In this activity, you will review the case scenario, answer related questions, and formulate a care plan for the priority nursing diagnosis for your client.
A 72 year-old man was admitted to the hospital for pneumonia two days ago. He has a history of Type II diabetes that requires insulin therapy. Diabetic neuropathy has led to several complications including cardiovascular disease. He had a cardiac stent placed 3 years ago. On admission, he had a productive cough with vesicular and bronchovesicular sounds auscultated in all lobes on inspiration and expiration with wheezes.
On admit VS were: BP: 125/80; HR: 98; RR: 22; O2 sats 90% on Room air.

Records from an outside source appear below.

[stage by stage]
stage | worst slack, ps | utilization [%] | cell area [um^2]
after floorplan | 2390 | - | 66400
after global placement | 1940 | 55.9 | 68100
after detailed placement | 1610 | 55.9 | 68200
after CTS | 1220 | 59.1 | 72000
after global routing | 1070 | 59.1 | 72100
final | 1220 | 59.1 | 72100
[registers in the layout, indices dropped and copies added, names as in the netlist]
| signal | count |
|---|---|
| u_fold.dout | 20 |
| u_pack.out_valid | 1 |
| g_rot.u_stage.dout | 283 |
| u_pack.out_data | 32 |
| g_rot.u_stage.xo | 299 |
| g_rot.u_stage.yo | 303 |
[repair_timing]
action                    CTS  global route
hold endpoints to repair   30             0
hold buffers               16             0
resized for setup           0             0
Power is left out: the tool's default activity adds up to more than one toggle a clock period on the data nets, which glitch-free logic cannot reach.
==> src/rtl/b2i_pkg.sv <==
package b2i_pkg;

   // result of one closed window, valid for one cycle
   typedef struct packed {
      logic done;   // a window boundary was reached
      logic over;   // window sum >= threshold in force for that window
   } win_res_t;

   localparam int unsigned NUM_LVL = 2;   // excessive and degraded
   localparam int unsigned LVL_EXC = 0;
   localparam int unsigned LVL_DEG = 1;

endpackage

==> src/rtl/b2i_window_acc.sv <==
module b2i_window_acc
   import b2i_pkg::*;
#(
   parameter int unsigned ERR_W = 16,
   parameter int unsigned ACC_W = 24,
   parameter int unsigned WIN_W = 16
) (
   input  logic             clk,
   input  logic             rst,
   input  logic             restart,
   input  logic             frame_stb,
   input  logic [ERR_W-1:0] err,
   input  logic [WIN_W-1:0] cfg_winsz,
   input  logic [ACC_W-1:0] cfg_thr,
   output win_res_t         res
);

   localparam logic [ACC_W-1:0] ACC_MAX = '1;
   localparam logic [WIN_W-1:0] ONE_W   = WIN_W'(1);
   localparam int unsigned      PAD_W   = ACC_W + 1 - ERR_W;

   if (ACC_W < ERR_W) begin : g_chk_acc
      $error("b2i_window_acc: ACC_W must be at least ERR_W");
   end
   if (WIN_W < 1) begin : g_chk_win
      $error("b2i_window_acc: WIN_W must be at least 1");
   end

   logic [WIN_W-1:0] winsz_q;
   logic [WIN_W-1:0] idx_q;
   logic [ACC_W-1:0] thr_q;
   logic [ACC_W-1:0] sum_q;
   logic [ACC_W:0]   sum_wide;
   logic [ACC_W-1:0] sum_sat;
   logic             last_frame;

   always_comb begin
      sum_wide   = {1'b0, sum_q} + {{PAD_W{1'b0}}, err};
      sum_sat    = sum_wide[ACC_W] ? ACC_MAX : sum_wide[ACC_W-1:0];
      last_frame = (winsz_q == '0) || (idx_q >= (winsz_q - ONE_W));
   end

   always_ff @(posedge clk) begin
      if (rst || restart) begin
         idx_q   <= '0;
         sum_q   <= '0;
         winsz_q <= cfg_winsz;
         thr_q   <= cfg_thr;
         res     <= '0;
      end else begin
         res.done <= 1'b0;
         res.over <= 1'b0;
         if (frame_stb) begin
            if (last_frame) begin
               res.done <= 1'b1;
               res.over <= (sum_sat >= thr_q);
               idx_q    <= '0;
               sum_q    <= '0;
               winsz_q  <= cfg_winsz;
               thr_q    <= cfg_thr;
            end else begin
               idx_q <= idx_q + ONE_W;
               sum_q <= sum_sat;
            end
         end
      end
   end

   // a window can only close on a frame strobe
   assert_done_after_stb_R2 : assert property (@(posedge clk) disable iff (rst)
      res.done |-> $past(frame_stb));

   // saturated sum never falls when an error frame is added mid-window
   assert_sum_no_wrap_R11 : assert property (@(posedge clk) disable iff (rst || restart)
      (frame_stb && !last_frame) |=> (sum_q >= $past(sum_q)));

endmodule

==> src/rtl/b2i_run_cnt.sv <==
module b2i_run_cnt #(
   parameter int unsigned CNT_W = 8
) (
   input  logic             clk,
   input  logic             rst,
   input  logic             restart,
   input  logic             arm,
   input  logic             step,
   input  logic             qual,
   input  logic [CNT_W-1:0] cfg_nwin,
   output logic             fire
);

   if (CNT_W < 1) begin : g_chk_cnt
      $error("b2i_run_cnt: CNT_W must be at least 1");
   end

   logic [CNT_W-1:0] cnt_q;
   logic [CNT_W-1:0] nwin_q;
   logic [CNT_W:0]   cnt_nxt;
   logic [CNT_W:0]   target;

   always_comb begin
      cnt_nxt = {1'b0, cnt_q} + {{CNT_W{1'b0}}, 1'b1};
      target  = (nwin_q == '0) ? {{CNT_W{1'b0}}, 1'b1} : {1'b0, nwin_q};
      fire    = arm && step && qual && (cnt_nxt >= target);
   end

   always_ff @(posedge clk) begin
      if (rst || restart || !arm) begin
         cnt_q  <= '0;
         nwin_q <= cfg_nwin;
      end else if (step) begin
         nwin_q <= cfg_nwin;
         if (qual && !fire) cnt_q <= cnt_nxt[CNT_W-1:0];
         else               cnt_q <= '0;
      end
   end

   // a non-qualifying window breaks the run
   assert_run_reset_R4 : assert property (@(posedge clk) disable iff (rst)
      (arm && step && !qual) |=> (cnt_q == '0));

endmodule

==> src/rtl/b2i_integrator.sv <==
module b2i_integrator
   import b2i_pkg::*;
#(
   parameter int unsigned ERR_W = 16,
   parameter int unsigned ACC_W = 24,
   parameter int unsigned WIN_W = 16,
   parameter int unsigned CNT_W = 8
) (
   input  logic             clk,
   input  logic             rst,
   input  logic             frame_stb,
   input  logic [ERR_W-1:0] err,
   input  logic [WIN_W-1:0] set_winsz,
   input  logic [CNT_W-1:0] set_nwin,
   input  logic [ACC_W-1:0] set_thr,
   input  logic [WIN_W-1:0] clr_winsz,
   input  logic [CNT_W-1:0] clr_nwin,
   input  logic [ACC_W-1:0] clr_thr,
   output logic             defect,
   output logic             toggle
);

   win_res_t set_res;
   win_res_t clr_res;
   logic     set_fire;
   logic     clr_fire;
   logic     restart;
   logic     defect_q;

   assign restart = set_fire || clr_fire;

   b2i_window_acc #(.ERR_W(ERR_W), .ACC_W(ACC_W), .WIN_W(WIN_W)) u_set_acc (
      .clk(clk), .rst(rst), .restart(restart), .frame_stb(frame_stb), .err(err),
      .cfg_winsz(set_winsz), .cfg_thr(set_thr), .res(set_res)
   );

   b2i_window_acc #(.ERR_W(ERR_W), .ACC_W(ACC_W), .WIN_W(WIN_W)) u_clr_acc (
      .clk(clk), .rst(rst), .restart(restart), .frame_stb(frame_stb), .err(err),
      .cfg_winsz(clr_winsz), .cfg_thr(clr_thr), .res(clr_res)
   );

   b2i_run_cnt #(.CNT_W(CNT_W)) u_set_run (
      .clk(clk), .rst(rst), .restart(restart), .arm(!defect_q),
      .step(set_res.done), .qual(set_res.over), .cfg_nwin(set_nwin), .fire(set_fire)
   );

   b2i_run_cnt #(.CNT_W(CNT_W)) u_clr_run (
      .clk(clk), .rst(rst), .restart(restart), .arm(defect_q),
      .step(clr_res.done), .qual(!clr_res.over), .cfg_nwin(clr_nwin), .fire(clr_fire)
   );

   always_ff @(posedge clk) begin
      if (rst) begin
         defect_q <= 1'b0;
         toggle   <= 1'b0;
      end else begin
         toggle <= restart;
         if (set_fire)      defect_q <= 1'b1;
         else if (clr_fire) defect_q <= 1'b0;
      end
   end

   assign defect = defect_q;

   // declaration only right after a failing declare-side window
   assert_rise_after_window_R3 : assert property (@(posedge clk) disable iff (rst)
      $rose(defect_q) |-> $past(set_res.done && set_res.over));

   // clearing only right after a clean clear-side window
   assert_fall_after_window_R5 : assert property (@(posedge clk) disable iff (rst)
      $fell(defect_q) |-> $past(clr_res.done && !clr_res.over));

endmodule

==> src/rtl/b2_rate_defect_mon.sv <==
module b2_rate_defect_mon
   import b2i_pkg::*;
#(
   parameter int unsigned ERR_W = 16,
   parameter int unsigned ACC_W = 24,
   parameter int unsigned WIN_W = 16,
   parameter int unsigned CNT_W = 8
) (
   input  logic             clk,
   input  logic             rst,
   input  logic             frame_stb,
   input  logic [ERR_W-1:0] b2_err,
   input  logic [WIN_W-1:0] exc_set_winsz,
   input  logic [CNT_W-1:0] exc_set_nwin,
   input  logic [ACC_W-1:0] exc_set_thr,
   input  logic [WIN_W-1:0] exc_clr_winsz,
   input  logic [CNT_W-1:0] exc_clr_nwin,
   input  logic [ACC_W-1:0] exc_clr_thr,
   input  logic [WIN_W-1:0] deg_set_winsz,
   input  logic [CNT_W-1:0] deg_set_nwin,
   input  logic [ACC_W-1:0] deg_set_thr,
   input  logic [WIN_W-1:0] deg_clr_winsz,
   input  logic [CNT_W-1:0] deg_clr_nwin,
   input  logic [ACC_W-1:0] deg_clr_thr,
   input  logic             en_ais,
   input  logic             en_sf,
   input  logic             en_rdi,
   output logic             exc_defect,
   output logic             deg_defect,
   output logic             chg_irq,
   output logic             req_ais,
   output logic             req_sf,
   output logic             req_rdi
);

   if (ERR_W < 1 || ACC_W < ERR_W) begin : g_chk_w
      $error("b2_rate_defect_mon: need 1 <= ERR_W <= ACC_W");
   end

   logic [WIN_W-1:0]   set_winsz_a [NUM_LVL];
   logic [CNT_W-1:0]   set_nwin_a  [NUM_LVL];
   logic [ACC_W-1:0]   set_thr_a   [NUM_LVL];
   logic [WIN_W-1:0]   clr_winsz_a [NUM_LVL];
   logic [CNT_W-1:0]   clr_nwin_a  [NUM_LVL];
   logic [ACC_W-1:0]   clr_thr_a   [NUM_LVL];
   logic [NUM_LVL-1:0] defect_a;
   logic [NUM_LVL-1:0] toggle_a;

   assign set_winsz_a[LVL_EXC] = exc_set_winsz;
   assign set_nwin_a[LVL_EXC]  = exc_set_nwin;
   assign set_thr_a[LVL_EXC]   = exc_set_thr;
   assign clr_winsz_a[LVL_EXC] = exc_clr_winsz;
   assign clr_nwin_a[LVL_EXC]  = exc_clr_nwin;
   assign clr_thr_a[LVL_EXC]   = exc_clr_thr;
   assign set_winsz_a[LVL_DEG] = deg_set_winsz;
   assign set_nwin_a[LVL_DEG]  = deg_set_nwin;
   assign set_thr_a[LVL_DEG]   = deg_set_thr;
   assign clr_winsz_a[LVL_DEG] = deg_clr_winsz;
   assign clr_nwin_a[LVL_DEG]  = deg_clr_nwin;
   assign clr_thr_a[LVL_DEG]   = deg_clr_thr;

   for (genvar g = 0; g < NUM_LVL; g++) begin : g_lvl
      b2i_integrator #(.ERR_W(ERR_W), .ACC_W(ACC_W), .WIN_W(WIN_W), .CNT_W(CNT_W)) u_integ (
         .clk(clk), .rst(rst), .frame_stb(frame_stb), .err(b2_err),
         .set_winsz(set_winsz_a[g]), .set_nwin(set_nwin_a[g]), .set_thr(set_thr_a[g]),
         .clr_winsz(clr_winsz_a[g]), .clr_nwin(clr_nwin_a[g]), .clr_thr(clr_thr_a[g]),
         .defect(defect_a[g]), .toggle(toggle_a[g])
      );
   end

   assign exc_defect = defect_a[LVL_EXC];
   assign deg_defect = defect_a[LVL_DEG];
   assign chg_irq    = |toggle_a;
   assign req_ais    = defect_a[LVL_EXC] & en_ais;
   assign req_sf     = defect_a[LVL_EXC] & en_sf;
   assign req_rdi    = defect_a[LVL_EXC] & en_rdi;

   // interrupt only in the cycle after a defect changed
   assert_irq_on_change_R8 : assert property (@(posedge clk) disable iff (rst)
      chg_irq |-> ((exc_defect != $past(exc_defect)) || (deg_defect != $past(deg_defect))));

   // degraded-side activity never moves the action requests
   assert_req_isolated_R10 : assert property (@(posedge clk) disable iff (rst)
      ($stable(exc_defect) && $stable({en_ais, en_sf, en_rdi})) |-> $stable({req_ais, req_sf, req_rdi}));

endmodule

==> config.mk <==
export PLATFORM = sky130hd
export DESIGN_NAME = b2_rate_defect_mon
export DESIGN_NICKNAME = d
export VERILOG_FILES = /design/src/rtl/b2i_pkg.sv /design/src/rtl/b2i_window_acc.sv /design/src/rtl/b2i_run_cnt.sv /design/src/rtl/b2i_integrator.sv /design/src/rtl/b2_rate_defect_mon.sv
export SDC_FILE = /design/constraint.sdc
export NUM_CORES = 1
export LEC_CHECK = 0
export ABC_CLOCK_PERIOD_IN_PS = 5860
export BUFFER_PORTS_ARGS = -buffer_cell sky130_fd_sc_hd__buf_2
export CAP_MARGIN = 40
export CORE_ASPECT_RATIO = 0.5
export CORE_MARGIN = 1.5
export CORE_UTILIZATION = 56
export DETAILED_ROUTE_END_ITERATION = 7
export PLACE_DENSITY = 0.78
export SYNTH_ARGS = -nofsm -noshare
export SYNTH_HDL_FRONTEND = slang
export SYNTH_SLANG_ARGS = --single-unit
==> constraint.sdc <==
create_clock -name clk -period 5.86 [get_ports clk]
set_input_delay 1.172 -clock clk [delete_from_list [all_inputs] [get_ports clk]]
set_output_delay 1.172 -clock clk [all_outputs]
set_load 0.01 [all_outputs]
==> summary.md <==
| Metric | Value |
|---|---|
| # IOs | 220 |
| # DRC | 0 |
| Count leader, synth | ha_1 |
| Die width | 292 um |
| Die Height | 147 um |
| Share of the synthesized area in the top cell type | 24.7% |
| DR vias | 18645 |
| WL/cell | 16.6 um |
| GRT Overall Usage | 24.7% |
| Total die area | 0.0430 mm2 |
| # clock sinks | 396 |
| Initial antenna violation count | 2 |
| Post-route setup TNS | 0 ns |
| Type of origin of the critical path | input port |
| Final instance area | 0.0263 mm2 |
| Post-Syn Area | 0.0234 mm2 |
| Clock transition at the registers of the reported paths | 0.06 ns |
| Post-synthesis sequential area ratio | 42.2% |
| Worst r2r src | g_lvl[0].u_integ.u_clr_acc.winsz_q[2]$_DFFE_PP_ |
| Status | completed |
| Final net count | 3148 |
| Syn nets | 2920 |
| Dominant synthesized flop cell | dfxtp_1 |
| Resize count post-CTS | 0 |
| RR Endpoint | g_lvl[0].u_integ.u_clr_acc.winsz_q[2]$_DFFE_PP_ |
| Vias in the first global route | 17962 |
| Setup crit end kind | flop |
| Max clock buf depth | 3 |
| Cts hold-fix bufs | 0 |
| PortBufs | 219 |
| Tcrit/Tclk final | 87.7% |
| Post-synth top area cell | edfxtp_1 |
| Post-synth EDFFs | 192 |
| Ys async rst share | 0% |
| Largest net degree at the start of global routing | 62 |
| Avg Inst Size Synth | 9.60 um2 |
| Commonest cells in the netlist | ha_1, nand2_1, nor2_1 |
| Worst Skew | 0.0246 ns |
| Initial Utilization | 57.3% |
| CTS buffer count | 38 |
| Max rail drop VDD | 0.233 mV |
| Hold Crit Start | g_lvl[1].u_integ.u_clr_acc.sum_q[14]$_SDFFE_PP0P_ |
| Final HPWL DP | 40200 um |
| # Post-CTS Setup Buffers | 0 |
| Synth unique cells | 74 |
| Post-synthesis cell count | 2434 |
| Crit path arrival time | 5.57 ns |
| Max Cap Viol | 0 |
| First-pass GRT wire length | 87100 um |
| First-pass DRT Iterations | 7 |
| Final Critical Period | 5.14 ns |
| Clock root buffer | clkbuf_16 |
| Seq cells post-synth | 396 |
| Pre-CTS setup slack | 0.276 ns |
| Later-pin clock latency in the skew report | 0.55 ns |
| Area delta synth->final | 12.7% |
| Max Freq | 195 MHz |
| Final Max Slew Viols | 0 |
| Slew @ Worst Pin | 0.914 ns |
| Core ar. | 0.0408 mm2 |
| Final worst-path setup slack | 0.723 ns |
| Slew headroom | 38.5% |
| H-tree Lvls | 2 |
| Via/cell ratio | 5.77 |
| Ys Warns | 0 |
| RSZ-0062 raised after global routing | false |
| Layout cells sized above 1 | 12.7% |
| Critical path required time | 6.29 ns |
| Critical path class | in -> reg |
| # rows | 52 |
| Area contributors post-synth | edfxtp_1, dfxtp_1, ha_1 |
| Worst-path maximum fanout | 11 |
| Overflow after GRT | 0 |
| Fin. Hold Viols | 0 |
| First DRT Iteration DRCs | 1105 |
| Reg2Reg Setup Slack | 1.18 ns |
| DP Area | 0.0252 mm2 |
| Post-Route WL | 53700 um |
| Hold Path Cell Cnt | 2 |
| Leakage | 0.0117 uW |
| CTS tree | yes |
| R2r worst-path depth | 12 |
| Routability-driven placement congestion ratio | 0.934 |
| Antenna viol nets, final | 0 |
| Final setup vio count | 0 |
| WHS Endpoint | g_lvl[1].u_integ.u_clr_acc.sum_q[14]$_SDFFE_PP0P_ |
| Pwr Density | 262 mW/mm2 |
| Hold Crit Class | reg -> reg |
[metrics by stage]
stage | hold slack, ns | std cells | util (%) | power, uW
after CTS | 0.469 | 3231 | 64.5 | 6930
after detailed placement | 0.461 | 3162 | 61.7 | 4540
final | 0.466 | 3233 | 64.5 | 6890
after global placement | 0.455 | 3158 | 61.6 | 4500
after global routing | 0.487 | 3232 | 64.5 | 7250
after floorplan | 0.429 | 2434 | - | 4160
[layout by cell type (no fill, tap or decap), types with 17 or more instances in the layout]
cell type	n
nor2_1	206
a21oi_1	147
nand2_1	221
inv_1	158
nor2b_1	25
edfxtp_1	192
and3_1	45
a31oi_1	24
a22oi_1	25
clkbuf_16	39
o21a_1	26
dfxtp_1	204
o21ai_0	78
o211ai_1	19
nand2b_1	27
and2_1	17
buf_2	220
nand4_1	39
xor2_1	99
a22o_1	29
nor4_1	20
xnor2_1	84
nand3_1	98
ha_1	268
a211oi_1	19
nor3_1	67
buf_4	25
a21o_1	54
[critical path, stage by stage]
cell      delay, ns
buf_2          0.17
ha_1           0.38
o21ai_0        0.16
a221oi_1       0.40
o31ai_1        0.15
a21o_1         0.19
a21oi_1        0.60
nand3_1        0.48
nand2_1        0.21
ha_1           0.27
a21o_1         0.19
a21oi_1        0.16
nor2b_1        0.06
o211ai_1       0.16
a31oi_1        0.10
o31ai_1        0.29
a21oi_1        0.13
o31a_1         0.28
[how the worst max path moves through the flow]
stage          depth (start not counted)  slack (ns)                                           end       from
2_1_floorplan                         18        0.93  g_lvl[0].u_integ.u_set_acc.res[0]$_SDFF_PP0_  b2_err[0]
3_3_place_gp                          18        0.48  g_lvl[1].u_integ.u_set_acc.res[0]$_SDFF_PP0_  b2_err[9]
3_5_place_dp                          18        0.28  g_lvl[1].u_integ.u_set_acc.res[0]$_SDFF_PP0_  b2_err[9]
4_1_cts                               18        0.80  g_lvl[1].u_integ.u_set_acc.res[0]$_SDFF_PP0_  b2_err[9]
5_1_grt                               18        0.36  g_lvl[1].u_integ.u_set_acc.res[0]$_SDFF_PP0_  b2_err[9]
6_report                              18        0.72  g_lvl[1].u_integ.u_set_acc.res[0]$_SDFF_PP0_  b2_err[9]
[kinds of logic (layout without fill, tap and decap cells)]
kind of cell / Yosys count / count (layout) / share of synthesized area [%]
compound gates: 511 / 511 / 14.5
xor+xnor: 183 / 183 / 6.86
fa+ha+maj: 272 / 272 / 14.7
buf+inv: 217 / 474 / 3.58
flops: 396 / 396 / 42.2
mux: 22 / 22 / 1.01
other cells: 0 / 2 / 0
simple gates: 833 / 833 / 17.2
[cell type report]
type / instances / area, um2
Fill cell: 3310 / 14500
Multi-Input combinational cell: 1821 / 12700
Sequential cell: 396 / 9850
Timing Repair Buffer: 246 / 1310
Clock buffer: 50 / 1040
Tap cell: 540 / 676
Inverter: 159 / 597
Clock inverter: 19 / 124
Antenna cell: 2 / 5.00
[flip-flops by register name (all words and copies together), names as in the netlist, 16 cells and up]
name,cells
g_lvl.u_integ.u_clr_acc.sum_q,48
g_lvl.u_integ.u_clr_acc.thr_q,48
g_lvl.u_integ.u_set_acc.sum_q,48
g_lvl.u_integ.u_set_acc.thr_q,48
g_lvl.u_integ.u_clr_acc.idx_q,32
g_lvl.u_integ.u_clr_acc.winsz_q,32
g_lvl.u_integ.u_set_acc.idx_q,32
g_lvl.u_integ.u_set_acc.winsz_q,32
g_lvl.u_integ.u_clr_run.cnt_q,16
g_lvl.u_integ.u_clr_run.nwin_q,16
g_lvl.u_integ.u_set_run.cnt_q,16
g_lvl.u_integ.u_set_run.nwin_q,16
[metal layers]
| layer | routed length, um | GRT usage [%] |
|---|---|---|
| met1 | 24000 | 32.6 |
| met2 | 25400 | 42.0 |
| met3 | 2980 | 3.85 |
| met4 | 1390 | 7.55 |
| met5 | 0 | 0 |
[where the power goes]
part,leakage (uW),switching [uW],internal [uW],total (uW)
Sequential,0.00355,90.6,3060,3150
Clock,0.000583,1090,1300,2380
Combinational,0.00757,777,587,1360
Total,0.0117,1950,4940,6890
(Power assumes the default switching activity.)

Admission orders included:
9/24/2016 Admit to Medical Surgical Floor
DX: Pneumonia
0600 VS q 4 hr; I&O qshift
O2 per NC up to 3L prn to keep sats > 92%
Diet: 1800 ADA Diet
IVF: NS @ 100ml/hr continuous
Medications:
Vancomycin 1gm IVPB over 30minutes q12h
Lovenox 30mg SQ q 12 hr
Protonix 40mg IVP q12hr
Tylenol Elixir 650 mg PO q6h prn headache/fever
Solu-medrol 40mg IV daily
Continue home medications
Novolog Insulin SQ per Mild sliding scale protocol
Labs: CMP, CBC, tomorrow am and daily
Cxr tomorrow am and daily
J. Marsall, MD Date: 9/24/2016 0600
Today is 9/26/2016
Currently, he has a non-productive cough with course crackles auscultated in all lobes. Chest x-ray this morning revealed marked pulmonary infiltrates with pulmonary edema. While performing your am assessment the patient states that he feels palpitations and his heart rate is irregular. He also has 2+ edema to the lower extremities bilaterally.